I'm creating some test codes for this issue. Based on the tests, I'd like to figure out how to adapt the modifications that have come up so far.

daipom commented 1 year ago

https://github.com/fluent/fluentd/issues/3614#issuecomment-1598505831

I confirmed this behavior with the #4207 tests. This solves the problem of stopping pushing logs, but handle leaks still occur (the same as the current impl).

daipom commented 1 year ago

#3614 (comment)

I confirmed this behavior with the #4207 tests. This solves the problem of stopping pushing logs, but handle leaks still occur (the same as the current impl).

In this direction, I created the PR:

4208

masaki-hatada commented 1 year ago

@daipom san,

Thank you for the reply!

I think the following is one of the causes.

https://github.com/fluent/fluentd/blob/0a6d706a9cee5882d751b2cc6169696709df0134/lib/fluent/plugin/in_tail.rb#L504-L518

In update_watcher, we don't update a watcher in the case of if new_position_entry.read_inode != 0. However, in this case, detach_watcher_after_rotate_wait is still called.

This seems wrong.
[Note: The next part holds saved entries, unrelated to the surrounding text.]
==> src/rtl/dsp_seq_pkg.sv <==
// Shared types and constants for the DSP48A1 MAC sequencer.
package dsp_seq_pkg;

  typedef enum logic [1:0] {
    IDLE,
    RUN,
    DRAIN,
    DONE
  } state_t;

  // One issue-pipeline stage: occupancy plus "first sample of the job".
  typedef struct packed {
    logic valid;
    logic first;
  } stage_t;

  // X=M, Z=0: load the product, discarding whatever P held from a prior job.
  localparam logic [7:0] OPM_MAC_FIRST = 8'h01;
  // X=M, Z=P: accumulate onto the running sum.
  localparam logic [7:0] OPM_MAC_ACC   = 8'h09;

  // Accept -> M register -> P register -> P visible.
  localparam int unsigned DSP_LAT = 3;
  localparam int unsigned P_W     = 48;

endpackage

==> src/rtl/dsp_mac_sequencer.sv <==
// Sequences a DSP48A1 slice (A1/B1/M/P/OPMODE registered) as a
// length-N multiply-accumulate engine fed by a valid/ready stream.
module dsp_mac_sequencer
  import dsp_seq_pkg::*;
#(
  parameter int unsigned LEN_W  = 10,
  parameter int unsigned DATA_W = 18
) (
  input  logic              clk,
  input  logic              rst,
  input  logic              start,
  input  logic [LEN_W-1:0]  len,
  output logic              busy,
  input  logic              in_valid,
  output logic              in_ready,
  input  logic [DATA_W-1:0] in_a,
  input  logic [DATA_W-1:0] in_b,
  output logic              res_valid,
  input  logic              res_ready,
  output logic [P_W-1:0]    res_data,
  output logic [DATA_W-1:0] dsp_a,
  output logic [DATA_W-1:0] dsp_b,
  output logic [7:0]        dsp_opmode,
  output logic              dsp_cea,
  output logic              dsp_ceb,
  output logic              dsp_cem,
  output logic              dsp_cep,
  output logic              dsp_ceopmode,
  output logic              dsp_rst,
  input  logic [P_W-1:0]    dsp_p
);

  state_t           state;
  logic [LEN_W-1:0] remaining;
  logic             first_pend;
  stage_t           pipe [1:DSP_LAT];
  logic             accept;

  // Handshake and slice controls, all decoded from registered state.
  always_comb begin
    accept       = (state == RUN) && in_valid;
    busy         = (state != IDLE);
    in_ready     = (state == RUN);
    res_valid    = (state == DONE);
    dsp_rst      = rst;
    // Operands go straight to the A1/B1 registers in the accept cycle.
    dsp_a        = accept ? in_a : '0;
    dsp_b        = accept ? in_b : '0;
    dsp_cea      = accept;
    dsp_ceb      = accept;
    dsp_cem      = pipe[1].valid;
    dsp_ceopmode = pipe[1].valid;
    dsp_opmode   = (pipe[1].valid && pipe[1].first) ? OPM_MAC_FIRST : OPM_MAC_ACC;
    dsp_cep      = pipe[2].valid;
  end

  // Job FSM, remaining-count and issue pipeline tracking the slice registers.
  always_ff @(posedge clk) begin
    if (rst) begin
      state      <= IDLE;
      remaining  <= '0;
      first_pend <= 1'b0;
      res_data   <= '0;
      for (int unsigned i = 1; i <= DSP_LAT; i++) begin
        pipe[i] <= '0;
      end
    end else begin
      pipe[1] <= '{valid: accept, first: first_pend};
      for (int unsigned i = 2; i <= DSP_LAT; i++) begin
        pipe[i] <= pipe[i-1];
      end

      case (state)
        IDLE: begin
          if (start) begin
            if (len != '0) begin
              state      <= RUN;
              remaining  <= len;
              first_pend <= 1'b1;
            end else begin
              state    <= DONE;
              res_data <= '0;
            end
          end
        end
        RUN: begin
          if (accept) begin
            remaining  <= remaining - LEN_W'(1);
            first_pend <= 1'b0;
            if (remaining == LEN_W'(1)) begin
              state <= DRAIN;
            end
          end
        end
        DRAIN: begin
          // No accepts happen here, so the last sample is the one in the
          // final stage once the earlier stages have emptied.
          if (pipe[DSP_LAT].valid && !pipe[1].valid && !pipe[2].valid) begin
            res_data <= dsp_p;
            state    <= DONE;
          end
        end
        DONE: begin
          if (res_ready) begin
            state <= IDLE;
          end
        end
        default: state <= IDLE;
      endcase
    end
  end

endmodule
We must not detach a watcher without removing it. (It is only allowed on closing.)

We need to fix it as follows.
           rotated_tw.unwatched = true if rotated_tw
           @tails[path] = setup_watcher(target_info, new_position_entry)
           @tails[path].on_notify
+          detach_watcher_after_rotate_wait(rotated_tw, pe.read_inode) if rotated_tw
         end
       else
         @tails[path] = setup_watcher(target_info, pe)
         @tails[path].on_notify
+        detach_watcher_after_rotate_wait(rotated_tw, pe.read_inode) if rotated_tw
       end
-      detach_watcher_after_rotate_wait(rotated_tw, pe.read_inode) if rotated_tw
I don't understand what the condition new_position_entry.read_inode == 0 means. Certainly, this condition protects against the case where refresh_watchers handles the rotation first. However, I'm not sure if the conditions were intended for it. What is certain is that new_position_entry.read_inode is NOT zero here means that the inode after rotation is NOT a new inode, and we must not detach the watcher in this case.
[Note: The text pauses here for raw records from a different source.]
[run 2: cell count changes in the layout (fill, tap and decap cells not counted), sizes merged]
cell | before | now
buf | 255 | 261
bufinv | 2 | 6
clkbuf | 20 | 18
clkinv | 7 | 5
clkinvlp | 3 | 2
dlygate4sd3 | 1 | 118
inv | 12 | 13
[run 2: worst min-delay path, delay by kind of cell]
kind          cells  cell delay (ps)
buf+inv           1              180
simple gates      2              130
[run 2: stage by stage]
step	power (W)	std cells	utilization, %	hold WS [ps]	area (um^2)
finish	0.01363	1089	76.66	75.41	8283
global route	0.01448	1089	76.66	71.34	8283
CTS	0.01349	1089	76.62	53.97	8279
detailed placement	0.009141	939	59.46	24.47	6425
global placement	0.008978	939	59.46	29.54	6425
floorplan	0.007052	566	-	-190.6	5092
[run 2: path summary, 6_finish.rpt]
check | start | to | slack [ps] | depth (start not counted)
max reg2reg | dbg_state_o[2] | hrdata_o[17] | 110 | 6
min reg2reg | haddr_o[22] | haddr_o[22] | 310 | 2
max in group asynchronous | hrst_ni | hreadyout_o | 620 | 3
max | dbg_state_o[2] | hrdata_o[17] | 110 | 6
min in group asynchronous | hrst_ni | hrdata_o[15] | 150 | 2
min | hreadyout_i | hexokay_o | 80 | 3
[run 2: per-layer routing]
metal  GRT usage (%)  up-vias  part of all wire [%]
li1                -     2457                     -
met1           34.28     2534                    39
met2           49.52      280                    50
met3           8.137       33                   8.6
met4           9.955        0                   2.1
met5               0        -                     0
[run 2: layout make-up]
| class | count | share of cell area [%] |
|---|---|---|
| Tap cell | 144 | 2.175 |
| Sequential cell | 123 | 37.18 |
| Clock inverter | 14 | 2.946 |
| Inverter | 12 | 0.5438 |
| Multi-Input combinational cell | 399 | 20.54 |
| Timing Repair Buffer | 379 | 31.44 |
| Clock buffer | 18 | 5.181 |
We also had the same concern but hesitated to change this part by the following reasons:

This is not relating to a phenomenon reported in #3614 .
This code was implemented 3 years ago by the following commit. We don't know why detach_watcher_after_rotate_wait() wasn't moved under if new_position_entry.read_inode == 0 block in this commit. https://github.com/fluent/fluentd/commit/b83f73e5c8830a8e56bc693ad8a6a3e316a9dcfd#diff-456fdeb51bc472beb48891caac0d063e0073655dba7ac2b72e6fdc67dc6ac802R477
We hadn't faced any real issues about this in our test.

I agree with you that detach_watcher_after_rotate_wait() should be moved as you commented.

in_tail: Ensure to detach correct watcher on rotation with follow_inodes #4208

4208 is the replacement of #4185, isn't it?

We will check #4185. (Thank you for adding me and @kattz-kawa as Co-author ^_^)

daipom commented 1 year ago

@masaki-hatada

https://github.com/fluent/fluentd/pull/4208 is the replacement of https://github.com/fluent/fluentd/pull/4185, isn't it? We will check https://github.com/fluent/fluentd/pull/4185.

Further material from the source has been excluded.